I was doing well when the scale was staying the same, and even went down a little. Yes I still want to lose that last 10 pounds. I think I’m more anxious about my weight because I still have not gotten to the weight I want to be at, if I can get there I think I can keep it off, but why will these last few pounds not go away? yeah, I know there’s more to it than that, but it’s very hard to voice what I’m feeling.
I know it’s not healthy to be so obsessed with my weight, but I also feel like if I’m not very diligent I will end up back where I was. I really don’t want that. I feel better about myself now (no, really I do!!). I’m more confident when I meet people. I have more stamina….. I know how bad I feel when I’m bigger, both physically and mentally, and this is better. Even though I’m obsessing about weight gain, it’s better than beating myself up over being fat all the time. Hiding my body, not wanting to wear clothes that show skin, not wanting to be intimate, avoiding looking at myself in the mirror, cringing when I’d catch sight of myself in a store window…these are not healthy things. My fear of gaining weight is part of that. I don’t want to feel so out of control any more.
I am seeing a therapist about this. After a friend shared that she had been seeing a therapist through an online counseling site, and she had a very positive experience. With all the barriers I have trying to go to see a therapist face to face, I decided to give it a try. I’m so glad I did.

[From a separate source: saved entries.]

<file path="config.mk">
export PLATFORM = sky130hd
export DESIGN_NAME = icache_lru
export DESIGN_NICKNAME = d
export VERILOG_FILES = /design/src/icache_pkg.sv /design/src/icache_lru.sv
export SDC_FILE = /design/constraint.sdc
export NUM_CORES = 1
export LEC_CHECK = 0
export ABC_AREA = 1
export BUFFER_PORTS_ARGS = -buffer_cell sky130_fd_sc_hd__buf_2
export CAP_MARGIN = 20
export CORE_ASPECT_RATIO = 1.5
export CORE_MARGIN = 8
export CORE_UTILIZATION = 30
export DETAILED_ROUTE_END_ITERATION = 7
export SYNTH_ARGS = -nofsm -noshare
export SYNTH_HDL_FRONTEND = slang
export SYNTH_SLANG_ARGS = --single-unit
export TNS_END_PERCENT = 100
</file>
<file path="constraint.sdc">
create_clock -name clk_i -period 4.3 [get_ports clk_i]
set_input_delay 0.645 -clock clk_i [delete_from_list [all_inputs] [get_ports clk_i]]
set_output_delay 0.645 -clock clk_i [all_outputs]
set_load 0.02 [all_outputs]
</file>
<file path="src/icache_pkg.sv">
// widths, fill packet encoding and pipeline structs for the instruction cache
// every cache module pulls these in with a wildcard import
package icache_pkg;

  localparam int ADDR_W      = 32;
  localparam int WAYS        = 4;
  localparam int SETS        = 64;
  localparam int WORD_W      = 64;
  localparam int INSTR_W     = 32;
  localparam int BLOCK_WORDS = 4;

  // address fields, low to high: byte offset, word offset, index, tag
  localparam int BYTE_OFF_W  = $clog2(WORD_W / 8);
  localparam int WORD_OFF_W  = $clog2(BLOCK_WORDS);
  localparam int BLOCK_OFF_W = BYTE_OFF_W + WORD_OFF_W;
  localparam int INDEX_W     = $clog2(SETS);
  localparam int TAG_W       = ADDR_W - INDEX_W - BLOCK_OFF_W;
  localparam int WAY_W       = $clog2(WAYS);

  // tree pseudo-LRU, one bit per internal node
  localparam int LRU_W       = WAYS - 1;

  localparam int FILL_PAYLOAD_W = WORD_OFF_W + WORD_W;

  typedef enum logic [1:0] {
    fill_set_tag    = 2'd0,
    fill_write_data = 2'd1,
    fill_invalidate = 2'd2
  } fill_op_e;

  typedef struct packed {
    logic [FILL_PAYLOAD_W-TAG_W-2:0] spare;
    logic                            valid;
    logic [TAG_W-1:0]                tag;
  } fill_tag_t;

  typedef struct packed {
    logic [WORD_OFF_W-1:0] word_off;
    logic [WORD_W-1:0]     data;
  } fill_data_t;

  // meaning of the payload depends on the opcode
  typedef union packed {
    fill_tag_t  tag;
    fill_data_t data;
  } fill_payload_u;

  typedef struct packed {
    fill_op_e             op;
    logic [INDEX_W-1:0]   index;
    logic [WAY_W-1:0]     way;
    fill_payload_u        payload;
  } fill_pkt_t;

  typedef struct packed {
    logic [ADDR_W-1:0] addr;
    logic [WAY_W-1:0]  way;
  } miss_req_t;

  // stage one to stage two, data already at the requested word offset
  typedef struct packed {
    logic [ADDR_W-1:0]            addr;
    logic [WAYS-1:0][TAG_W-1:0]   tags;
    logic [WAYS-1:0]              valid;
    logic [WAYS-1:0][WORD_W-1:0]  data;
  } lookup_t;

endpackage

</file>
<file path="src/icache_lru.sv">
// tree pseudo-LRU state per set and replacement way choice
// an invalid way is always preferred over the tree's pick
`timescale 1ns/1ps

module icache_lru import icache_pkg::*; (
  input  logic               clk_i,
  input  logic               reset_i,

  input  logic               hit_v_i,
  input  logic [WAY_W-1:0]   hit_way_i,
  input  logic [INDEX_W-1:0] index_i,
  input  logic [WAYS-1:0]    valid_i,

  output logic [WAY_W-1:0]   victim_way_o
);

  // bit 0 root, bit 1 ways 0/1, bit 2 ways 2/3, 0 points low
  logic [SETS-1:0][LRU_W-1:0] lru_r;
  logic [LRU_W-1:0]           tree;
  logic                       inv_any;
  logic [WAY_W-1:0]           inv_way;
  logic [WAY_W-1:0]           lru_way;

  always_comb begin
    tree    = lru_r[index_i];
    inv_any = 1'b0;
    inv_way = '0;
    for (int w = WAYS - 1; w >= 0; w--) begin
      if (!valid_i[w]) begin
        inv_any = 1'b1;
        inv_way = WAY_W'(w);
      end
    end
    lru_way      = tree[0] ? {1'b1, tree[2]} : {1'b0, tree[1]};
    victim_way_o = inv_any ? inv_way : lru_way;
  end

  // point the path away from the way just used
  always_ff @(posedge clk_i) begin
    if (reset_i) begin
      lru_r <= '0;
    end else if (hit_v_i) begin
      lru_r[index_i][0] <= ~hit_way_i[1];
      if (hit_way_i[1]) begin
        lru_r[index_i][2] <= ~hit_way_i[0];
      end else begin
        lru_r[index_i][1] <= ~hit_way_i[0];
      end
    end
  end

endmodule

</file>
## Yosys cells after proc, flatten, opt, wreduce, memory -nomap -nowiden

Cells that the tools add are included.

| word-level totals | value |
|---|---|
| flip-flop bits (word level) | 192 |
| bits in latches | 0 |
| memory bits (writable) | 0 |
| ROM bits | 0 |
| bits of input ports | 15 |
| word-level logic and storage cells | 91 |
| memories | 0 |

| operators by class | value |
|---|---|
| add/sub/neg operators | 0 |
| $mul | 0 |
| divide/modulo/power cells | 0 |
| magnitude comparators | 2 |
| equality and inequality tests | 0 |
| shifts and indexed selects | 0 |
| multiplexer cells | 22 |
| bitwise gates (word level) | 2 |
| reduce and logical (&&, ||, !) cells | 1 |

Operators by type and width:

| operator | number |
|---|---|
| $bwmux W192 | 3 |
| $mux W192 | 1 |
| $demux W3 S6 | 3 |
| $bmux W3 S6 | 1 |
| $mux W2 | 7 |
| $lt A6 B7 Y1 const B | 1 |
| $ge A6 B1 Y1 const B | 1 |
| $mux W3 | 2 |
| $mux W1 | 5 |
| $not A1 Y1 | 2 |
| $logic_and A1 B1 Y1 | 1 |

## Logic depth before layout (Yosys ltp)

| logic depth | value |
|---|---|
| depth in word-level cells | 7 |
| mapped depth | 18 |

## Worst setup path before layout

OpenSTA, ideal clock, no wires.

| path | value |
|---|---|
| kind | input -> output |
| start | input port index_i[0] |
| end | output port victim_way_o[1] |
| arrival time | 2047 ps |
| path slack | 1608 ps |
| stages on the path | 15 |
| path buffers | 2 |
| cell sequence | buf_4 -> inv_2 -> clkbuf_1 -> nand2_1 -> nand2_1 -> nand2_1 -> nand2_1 -> nand2_1 -> nand2_1 -> nand2_1 -> nand2_1 -> inv_1 -> nand2_1 -> nor2_1 -> a31oi_1 |

| on the way | value |
|---|---|
| cells in the longest elaborated chain, start to end | 4 |

RTL lines:

| item | line | RTL |
|---|---|---|
| start, declared | icache_lru.sv:11 | `input logic [INDEX_W-1:0] index_i,` |
| $bmux W3 S6 | icache_lru.sv:25 | `tree = lru_r[index_i];` |
| $mux W3 (not written as such) | icache_lru.sv:25 |  |
| $mux W2 | icache_lru.sv:34 | `lru_way = tree[0] ? {1'b1, tree[2]} : {1'b0, tree[1]};` |
| $mux W2 | icache_lru.sv:35 | `victim_way_o = inv_any ? inv_way : lru_way;` |
| end, declared | icache_lru.sv:14 | `output logic [WAY_W-1:0] victim_way_o` |

Every way passes these cells. The select of a mux whose other input is x is not followed.

## Final worst setup path

| path | value |
|---|---|
| start | input port index_i[2] |
| end | output port victim_way_o[0] |

Same word-level chain as after synthesis.

==> flow_summary.yaml <==
sta:
  rsz0062_at_grt: "false"
  min_period_ns: 3.40
  worstMarginPinSlew_ns: 0.990
  setup_tns_ns: 0
  max_freq_ghz: 0.294
  finalClockSkew_ns: 0
  fin_crit_sh: 0.791
  slew_headroom: 0.336
  maxSlewViolCount: 0
  hold_viol_final: 0
  setup_violations: 0
pwr:
  pwr-share-clk: 0.442
  switching_share: 0.244
  vdd_drop_max_mv: 0.300
  power.density_mw_per_mm2: 344
  p_leak_nw: 4.18
  pwr-share-seq: 0.489
  p_switching_w: 0.000895
  pwr-share-comb: 0.070
  intPower_w: 0.00277
clock_network:
  cts_buffer_depth: 2
  post-cts-setup-buffers: 0
  root_buffer: "clkbuf_16"
  ctsHoldBuffers: 0
  cts_sinks: 192
  cts.clk_slew.worst_paths_ns: 0.07
  cts_max_level: 4
  cts_inserted_buffers: 17
  post_cts_resized: 0
  clk_latency_ns: 0.45
  cts_tree: "built"
layout:
  largest_reg_flops: 192
  n_antenna_cell: 0
  drive_gt1_frac: 0.0885
  regMostFlops: "lru_r"
  reg_top3: "lru_r: 192 flops"
  fin_nets: 1496
  final_cells: 1902
  syn2layout_area_growth_pct: 9.75
  fill_cells: 3469
place:
  placedCellCount: 1872
  dp_hpwl_mm: 18.3
  globalplace.congestion: 0.849
  port_buffers: 16
synthesis:
  synth.distinct_cells: 26
  synthCells: 1524
  avgSynthCellArea_um2: 6.38
  yosys_warnings: 0
  synth_area_mm2: 0.00972
  ys_seq_area_frac: 0.396
  ys_ff_latch: 192
  syn_nets: 1539
grt:
  overflow: 0
  antenna_found_initial: 1
  grt_max_degree: 119
  grt_pass1_vias: 8761
  grt_usage: 0.150
  grt_pass1_wl_mm: 46.3
run:
  drv_cap: 0
setup_path:
  crit_type: "input pin to output pin"
  r2r_cells: 2
  critPathMaxFanout: 24
  worstPathRequired_ns: 3.65
  endpoint_kind: "output pin"
  r2r-end: "lru_r[133]"
  critPathArrivalTime_ns: 2.76
  r2r_start: "lru_r[133]"
  cp-start-kind: "input pin"
  ff2ff_setup_slack_ns: 3.56
floorplanning:
  fp.dieW_um: 163
  dieArea_mm2: 0.0385
  initial_core_util: 0.305
  fp-row-count: 80
  die-height_um: 236
  core_mm2: 0.0318
  io_pins: 17
run_status:
  status: "completed"
route:
  drt_iter0_drc: 615
  vias: 9212
  vias_per_cell: 4.84
  remaining_drc_errors: 0
  drt-wirelength-per-cell_um: 14.9
  dr.pass1.iters: 5
  ant_nets: 0
  routed_wl_mm: 28.3
hold_path:
  min_from: "lru_r[119]"
  hold_class: "flip-flop to flip-flop"
  min_delay_path_depth: 2
  holdPathEnd: "lru_r[119]"
==> per-stage QoR <==
stage	total power [W]	worst slack (ns)	hold slack, ns	cell area, um^2	util
5_1_grt	0.00379	0.613	0.458	10700	0.335
4_1_cts	0.00370	0.892	0.449	10700	0.335
2_1_floorplan	0.00200	1.61	0.421	9720	-
3_3_place_gp	0.00209	0.886	0.434	10100	0.317
6_report	0.00366	0.898	0.447	10700	0.335
3_5_place_dp	0.00209	0.904	0.436	10100	0.317
==> power groups by stage <==
stage | Sequential [W] | Clock (W) | Combinational (W)
3_3_place_gp | 0.00183 | 0 | 0.000256
6_report | 0.00179 | 0.00162 | 0.000256
5_1_grt | 0.00179 | 0.00172 | 0.000277
4_1_cts | 0.00179 | 0.00165 | 0.000256
2_1_floorplan | 0.00183 | 0 | 0.000169
3_5_place_dp | 0.00183 | 0 | 0.000256
==> critical path, stage by stage <==
cell and delay [ns]:
buf_2 0.44, inv_2 0.32, nor2_2 0.32, nand3_1 0.14, o21ai_0 0.10, nor2_1 0.06
nor2_1 0.09, nor2_1 0.05, nand2_1 0.10, nor2_1 0.07, nand2_1 0.07, nand3_1 0.10
nand2_1 0.07, buf_2 0.16
==> metal layers <==
metal	wire length (um)	global-route usage	vias up	share of wire
met1	12300	0.182	4233	0.43
li1	-	-	4754	-
met3	1200	0.0288	39	0.042
met2	14100	0.258	184	0.50
met5	13	0	-	0.00046
met4	686	0.0569	2	0.024
==> cell usage after synthesis <==
| cell | n | area share |
|---|---|---|
| nor2_1 | 296 | 0.11 |
| nor3_1 | 42 | 0.022 |
| dfxtp_1 | 192 | 0.40 |
| nand2_1 | 517 | 0.20 |
| a21oi_1 | 35 | 0.018 |
| a31o_2 | 1 | 0.00090 |
| nor2_2 | 22 | 0.014 |
| buf_4 | 1 | 0.00077 |
| inv_2 | 44 | 0.017 |
| a211oi_1 | 122 | 0.094 |
| o21ai_0 | 35 | 0.018 |
| inv_1 | 78 | 0.030 |
| a311oi_1 | 6 | 0.0054 |
| nor3_2 | 3 | 0.0031 |
| buf_6 | 3 | 0.0035 |
| a31oi_1 | 1 | 0.00064 |
| buf_1 | 11 | 0.0042 |
| or2_2 | 2 | 0.0013 |
| clkbuf_1 | 65 | 0.025 |
| o211ai_1 | 10 | 0.0077 |
| nand3_2 | 1 | 0.0010 |
| clkinv_1 | 7 | 0.0027 |
| nor2_4 | 1 | 0.0012 |
| nand3_1 | 14 | 0.0072 |
| nor3_4 | 4 | 0.0067 |
| buf_2 | 11 | 0.0057 |
==> layout by cell type, fill, tap and decap left out, types with 7 or more instances in the layout <==
cell type	count
nor2_2	22
buf_2	14
a211oi_1	122
inv_1	78
nand2_1	517
inv_2	44
buf_4	10
nor2_1	296
dfxtp_1	192
nor3_1	42
a21oi_1	35
nand3_1	14
o211ai_1	10
clkbuf_16	17
o21ai_0	35
clkinv_1	7
==> final cells by class <==
class	instances	area (um^2)	area share
clock buffer	24	472	0.0442
clock inverter	6	108	0.0101
inverter	129	484	0.0454
multi-input combinational	1112	5010	0.470
sequential	192	3840	0.360
tap	410	513	0.0481
timing repair buffer	29	236	0.0222
==> cells by family after synthesis <==
logic type,Yosys count,synth area share
AND/OR/NAND/NOR,902,0.370
flip-flops,192,0.396
AO/OA/AOI/OAI,210,0.145
buffers and inverters,220,0.0891
==> worst max-delay path by stage <==
stage	from	end	slack (ns)	cells past startpoint
after floorplan	index_i[0]	victim_way_o[1]	1.61	15
after detailed placement	index_i[2]	victim_way_o[0]	0.90	14
after global routing	index_i[2]	victim_way_o[0]	0.61	14
after global placement	index_i[2]	victim_way_o[0]	0.89	14
final	index_i[2]	victim_way_o[0]	0.90	14
after CTS	index_i[2]	victim_way_o[0]	0.89	14
Power figures use the tool's default switching activity.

I’ve been “seeing” my new therapist for a couple of weeks now, and by golly this woman has earned her money! I was not in a good frame of mind this past week. Food issues, anger, racing thoughts, insomnia…..mania. Yep, I had a manic swing. It wasn’t as strong as it has been, and I’m pretty proud of how I handled things, but it I was not my normal self. I’m sure my new therapist didn’t think I was handling things very well when I bombarded her with emails for 2 days, but I just had a live chat session with her and it’s all good. (by bombarding her, I mean that I wrote her 5 emails within about 3 hours, all of which were looooong. If she weren’t my therapist I’d be embarrassed. Okay, I’m still embarrassed)
I’m going to close for now. I just wanted you all to know that, I’m not dead, I will eventually write a post about eating mindfully, and I am seeing someone about these issues of mine.
Have you ever thought about online counseling?
Would you try it, or not? why?
I’ll share more of my experience soon…..no, really, I promise I will.